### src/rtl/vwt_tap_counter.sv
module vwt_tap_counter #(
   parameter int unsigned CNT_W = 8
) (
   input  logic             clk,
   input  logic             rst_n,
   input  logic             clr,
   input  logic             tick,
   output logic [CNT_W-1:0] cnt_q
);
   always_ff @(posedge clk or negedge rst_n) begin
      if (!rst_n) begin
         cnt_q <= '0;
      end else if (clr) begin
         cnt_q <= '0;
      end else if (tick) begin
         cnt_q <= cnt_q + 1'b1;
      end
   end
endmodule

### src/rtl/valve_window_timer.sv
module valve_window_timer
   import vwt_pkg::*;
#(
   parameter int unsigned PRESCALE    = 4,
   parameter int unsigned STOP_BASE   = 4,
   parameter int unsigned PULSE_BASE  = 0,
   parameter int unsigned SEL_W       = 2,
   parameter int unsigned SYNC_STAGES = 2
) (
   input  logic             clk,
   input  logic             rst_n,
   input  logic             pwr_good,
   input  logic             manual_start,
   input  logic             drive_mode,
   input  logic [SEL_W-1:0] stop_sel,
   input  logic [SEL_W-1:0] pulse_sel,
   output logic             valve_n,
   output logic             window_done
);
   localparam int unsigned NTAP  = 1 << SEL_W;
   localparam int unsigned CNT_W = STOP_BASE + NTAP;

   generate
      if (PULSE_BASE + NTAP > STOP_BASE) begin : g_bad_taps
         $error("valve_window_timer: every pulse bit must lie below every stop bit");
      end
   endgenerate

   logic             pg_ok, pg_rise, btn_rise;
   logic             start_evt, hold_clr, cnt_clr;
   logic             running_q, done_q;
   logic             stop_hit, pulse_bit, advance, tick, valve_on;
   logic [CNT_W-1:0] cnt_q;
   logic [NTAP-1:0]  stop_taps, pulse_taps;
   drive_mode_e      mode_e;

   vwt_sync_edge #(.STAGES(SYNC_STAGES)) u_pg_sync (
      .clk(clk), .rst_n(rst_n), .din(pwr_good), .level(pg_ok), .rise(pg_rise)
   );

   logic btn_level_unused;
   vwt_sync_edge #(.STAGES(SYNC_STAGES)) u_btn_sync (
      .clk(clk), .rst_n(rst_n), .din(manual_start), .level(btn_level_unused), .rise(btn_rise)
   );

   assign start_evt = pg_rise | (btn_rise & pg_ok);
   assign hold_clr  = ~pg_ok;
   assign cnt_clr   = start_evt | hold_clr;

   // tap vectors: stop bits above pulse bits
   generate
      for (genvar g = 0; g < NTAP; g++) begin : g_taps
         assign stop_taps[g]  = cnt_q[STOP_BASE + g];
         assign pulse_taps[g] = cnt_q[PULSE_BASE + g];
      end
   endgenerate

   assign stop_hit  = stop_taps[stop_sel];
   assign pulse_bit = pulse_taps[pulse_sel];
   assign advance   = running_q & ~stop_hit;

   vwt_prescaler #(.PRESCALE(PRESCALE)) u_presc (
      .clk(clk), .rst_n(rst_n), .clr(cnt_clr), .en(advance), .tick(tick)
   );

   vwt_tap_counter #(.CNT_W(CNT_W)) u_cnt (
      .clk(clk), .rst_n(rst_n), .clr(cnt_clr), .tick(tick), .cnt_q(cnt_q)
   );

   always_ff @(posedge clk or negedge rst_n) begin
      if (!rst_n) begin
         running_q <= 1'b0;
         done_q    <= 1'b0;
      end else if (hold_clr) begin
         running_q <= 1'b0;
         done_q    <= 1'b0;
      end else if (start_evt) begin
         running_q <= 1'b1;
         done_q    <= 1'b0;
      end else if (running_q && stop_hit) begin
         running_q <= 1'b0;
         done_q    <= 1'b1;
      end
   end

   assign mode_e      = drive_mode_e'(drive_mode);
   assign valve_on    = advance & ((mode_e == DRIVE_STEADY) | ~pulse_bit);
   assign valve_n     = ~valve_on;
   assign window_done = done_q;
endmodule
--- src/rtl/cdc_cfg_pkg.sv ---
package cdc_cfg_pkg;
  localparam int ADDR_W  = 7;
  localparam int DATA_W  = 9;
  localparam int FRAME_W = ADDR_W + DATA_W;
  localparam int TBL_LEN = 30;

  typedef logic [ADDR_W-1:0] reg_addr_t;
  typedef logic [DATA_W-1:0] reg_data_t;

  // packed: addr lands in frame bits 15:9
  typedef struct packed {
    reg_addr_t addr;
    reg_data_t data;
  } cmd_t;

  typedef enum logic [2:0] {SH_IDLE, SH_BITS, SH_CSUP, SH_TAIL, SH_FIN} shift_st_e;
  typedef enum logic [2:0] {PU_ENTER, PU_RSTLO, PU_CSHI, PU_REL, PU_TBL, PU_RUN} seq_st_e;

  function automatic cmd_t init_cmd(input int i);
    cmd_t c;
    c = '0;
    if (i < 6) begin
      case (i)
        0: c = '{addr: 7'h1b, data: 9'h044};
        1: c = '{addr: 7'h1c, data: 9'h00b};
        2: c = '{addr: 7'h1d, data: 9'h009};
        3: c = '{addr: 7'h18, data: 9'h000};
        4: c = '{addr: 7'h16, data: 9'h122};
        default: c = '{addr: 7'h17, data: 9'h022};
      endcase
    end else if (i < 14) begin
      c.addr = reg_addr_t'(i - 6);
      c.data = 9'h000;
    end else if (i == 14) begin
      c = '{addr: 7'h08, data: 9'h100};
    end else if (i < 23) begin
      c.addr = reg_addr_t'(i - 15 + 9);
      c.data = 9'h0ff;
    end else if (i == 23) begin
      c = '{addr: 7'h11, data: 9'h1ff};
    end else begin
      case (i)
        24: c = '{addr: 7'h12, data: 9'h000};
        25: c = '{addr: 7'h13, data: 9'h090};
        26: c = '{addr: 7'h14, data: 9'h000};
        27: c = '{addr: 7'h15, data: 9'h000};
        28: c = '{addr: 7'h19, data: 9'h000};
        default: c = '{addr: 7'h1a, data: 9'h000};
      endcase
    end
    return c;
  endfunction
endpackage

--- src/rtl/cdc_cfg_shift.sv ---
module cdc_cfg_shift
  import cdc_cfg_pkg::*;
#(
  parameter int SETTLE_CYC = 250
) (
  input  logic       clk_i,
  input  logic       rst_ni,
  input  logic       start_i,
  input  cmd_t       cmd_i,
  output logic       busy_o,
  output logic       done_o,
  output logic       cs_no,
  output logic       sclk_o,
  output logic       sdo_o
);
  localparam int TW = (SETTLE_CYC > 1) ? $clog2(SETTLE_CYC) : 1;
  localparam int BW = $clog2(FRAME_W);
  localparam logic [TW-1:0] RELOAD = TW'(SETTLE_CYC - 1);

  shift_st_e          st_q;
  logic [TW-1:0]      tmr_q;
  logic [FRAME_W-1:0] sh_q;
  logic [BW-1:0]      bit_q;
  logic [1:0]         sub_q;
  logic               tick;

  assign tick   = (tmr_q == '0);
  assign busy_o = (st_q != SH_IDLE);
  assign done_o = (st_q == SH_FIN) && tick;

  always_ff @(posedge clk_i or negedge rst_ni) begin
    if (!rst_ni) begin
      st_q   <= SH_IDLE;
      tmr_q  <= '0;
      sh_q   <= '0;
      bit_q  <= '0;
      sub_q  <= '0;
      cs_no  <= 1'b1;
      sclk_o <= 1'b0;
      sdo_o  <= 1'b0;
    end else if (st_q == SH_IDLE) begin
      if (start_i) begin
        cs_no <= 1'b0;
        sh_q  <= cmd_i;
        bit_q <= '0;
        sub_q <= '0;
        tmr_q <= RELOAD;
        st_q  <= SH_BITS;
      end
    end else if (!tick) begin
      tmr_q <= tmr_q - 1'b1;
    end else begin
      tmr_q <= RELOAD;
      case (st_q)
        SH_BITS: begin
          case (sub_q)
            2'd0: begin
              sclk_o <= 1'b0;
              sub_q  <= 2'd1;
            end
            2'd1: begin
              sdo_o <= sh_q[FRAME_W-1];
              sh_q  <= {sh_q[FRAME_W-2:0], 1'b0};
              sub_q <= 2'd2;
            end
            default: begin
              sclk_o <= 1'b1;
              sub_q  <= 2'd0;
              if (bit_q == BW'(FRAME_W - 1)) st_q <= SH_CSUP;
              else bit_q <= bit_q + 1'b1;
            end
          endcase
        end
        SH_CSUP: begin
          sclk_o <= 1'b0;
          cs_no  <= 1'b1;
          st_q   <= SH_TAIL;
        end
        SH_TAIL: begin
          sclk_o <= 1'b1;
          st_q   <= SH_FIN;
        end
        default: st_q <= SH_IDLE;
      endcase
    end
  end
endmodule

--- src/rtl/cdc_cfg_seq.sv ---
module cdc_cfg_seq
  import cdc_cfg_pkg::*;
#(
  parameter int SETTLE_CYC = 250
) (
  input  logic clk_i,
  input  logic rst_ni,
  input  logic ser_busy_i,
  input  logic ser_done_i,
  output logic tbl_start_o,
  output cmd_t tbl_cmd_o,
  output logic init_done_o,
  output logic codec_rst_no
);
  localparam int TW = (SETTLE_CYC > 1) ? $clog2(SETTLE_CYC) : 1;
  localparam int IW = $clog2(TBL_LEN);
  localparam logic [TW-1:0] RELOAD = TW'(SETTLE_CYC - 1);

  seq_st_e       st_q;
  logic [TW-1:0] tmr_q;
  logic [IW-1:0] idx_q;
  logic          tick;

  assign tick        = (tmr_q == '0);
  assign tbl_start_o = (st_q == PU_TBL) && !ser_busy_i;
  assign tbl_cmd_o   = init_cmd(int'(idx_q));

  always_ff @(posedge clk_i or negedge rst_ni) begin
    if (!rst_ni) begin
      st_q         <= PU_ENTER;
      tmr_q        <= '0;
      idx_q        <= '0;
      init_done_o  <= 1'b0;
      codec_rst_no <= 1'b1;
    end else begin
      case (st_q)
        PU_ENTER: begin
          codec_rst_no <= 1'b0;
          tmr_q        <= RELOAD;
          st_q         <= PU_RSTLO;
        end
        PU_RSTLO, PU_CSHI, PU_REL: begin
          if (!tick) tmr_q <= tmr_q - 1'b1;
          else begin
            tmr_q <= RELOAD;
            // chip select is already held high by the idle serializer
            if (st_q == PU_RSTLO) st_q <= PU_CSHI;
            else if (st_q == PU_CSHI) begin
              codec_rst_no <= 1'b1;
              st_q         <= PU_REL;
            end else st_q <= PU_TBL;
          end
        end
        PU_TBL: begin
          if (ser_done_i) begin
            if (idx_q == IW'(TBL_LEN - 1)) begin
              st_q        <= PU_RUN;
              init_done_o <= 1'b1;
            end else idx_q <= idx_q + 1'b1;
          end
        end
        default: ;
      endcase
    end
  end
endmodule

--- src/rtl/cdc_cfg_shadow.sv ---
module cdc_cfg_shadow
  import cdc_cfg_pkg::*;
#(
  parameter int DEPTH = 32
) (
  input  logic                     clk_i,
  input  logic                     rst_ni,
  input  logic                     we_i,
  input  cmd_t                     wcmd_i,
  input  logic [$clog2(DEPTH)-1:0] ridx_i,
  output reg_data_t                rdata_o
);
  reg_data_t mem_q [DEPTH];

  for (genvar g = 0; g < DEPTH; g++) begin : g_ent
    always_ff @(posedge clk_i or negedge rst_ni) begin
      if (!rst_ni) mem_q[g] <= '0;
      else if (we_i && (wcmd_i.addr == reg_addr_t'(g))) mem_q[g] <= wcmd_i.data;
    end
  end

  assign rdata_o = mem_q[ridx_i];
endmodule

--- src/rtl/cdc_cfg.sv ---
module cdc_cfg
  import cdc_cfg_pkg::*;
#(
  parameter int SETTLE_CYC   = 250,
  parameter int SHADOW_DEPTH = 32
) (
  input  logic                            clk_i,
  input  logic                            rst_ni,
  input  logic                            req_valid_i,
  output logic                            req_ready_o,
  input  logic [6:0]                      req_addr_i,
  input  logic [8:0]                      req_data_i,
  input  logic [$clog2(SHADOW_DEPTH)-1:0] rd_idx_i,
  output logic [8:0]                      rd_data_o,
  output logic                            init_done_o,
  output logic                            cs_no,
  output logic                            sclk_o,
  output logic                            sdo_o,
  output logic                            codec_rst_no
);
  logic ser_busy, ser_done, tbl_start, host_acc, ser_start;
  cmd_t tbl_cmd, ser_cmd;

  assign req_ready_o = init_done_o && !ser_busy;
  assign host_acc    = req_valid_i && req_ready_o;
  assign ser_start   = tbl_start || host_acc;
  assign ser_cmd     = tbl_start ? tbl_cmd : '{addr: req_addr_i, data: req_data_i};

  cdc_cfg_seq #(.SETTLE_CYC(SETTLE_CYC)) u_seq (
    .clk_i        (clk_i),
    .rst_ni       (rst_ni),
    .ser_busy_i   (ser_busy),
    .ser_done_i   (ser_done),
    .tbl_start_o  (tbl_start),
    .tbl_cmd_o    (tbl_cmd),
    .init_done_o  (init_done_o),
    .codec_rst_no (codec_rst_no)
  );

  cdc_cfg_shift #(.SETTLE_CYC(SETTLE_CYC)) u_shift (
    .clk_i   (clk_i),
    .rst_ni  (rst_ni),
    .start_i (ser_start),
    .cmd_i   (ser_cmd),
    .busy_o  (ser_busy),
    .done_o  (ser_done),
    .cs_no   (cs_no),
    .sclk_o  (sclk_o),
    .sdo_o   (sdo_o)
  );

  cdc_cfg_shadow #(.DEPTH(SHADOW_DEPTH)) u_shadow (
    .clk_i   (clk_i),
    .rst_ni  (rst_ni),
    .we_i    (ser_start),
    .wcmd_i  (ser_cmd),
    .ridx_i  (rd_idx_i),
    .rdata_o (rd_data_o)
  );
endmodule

········

TASK REQUIREMENTS
In the listing above, find the line containing "SH_CSUP: begin" and the line containing "localparam int IW = $clog2(TBL_LEN);", then repeat those two lines and everything between them exactly.

SOLVED EXERCISE
        SH_CSUP: begin
          sclk_o <= 1'b0;
          cs_no  <= 1'b1;
          st_q   <= SH_TAIL;
        end
        SH_TAIL: begin
          sclk_o <= 1'b1;
          st_q   <= SH_FIN;
        end
        default: st_q <= SH_IDLE;
      endcase
    end
  end
endmodule

--- src/rtl/cdc_cfg_seq.sv ---
module cdc_cfg_seq
  import cdc_cfg_pkg::*;
#(
  parameter int SETTLE_CYC = 250
) (
  input  logic clk_i,
  input  logic rst_ni,
  input  logic ser_busy_i,
  input  logic ser_done_i,
  output logic tbl_start_o,
  output cmd_t tbl_cmd_o,
  output logic init_done_o,
  output logic codec_rst_no
);
  localparam int TW = (SETTLE_CYC > 1) ? $clog2(SETTLE_CYC) : 1;
  localparam int IW = $clog2(TBL_LEN);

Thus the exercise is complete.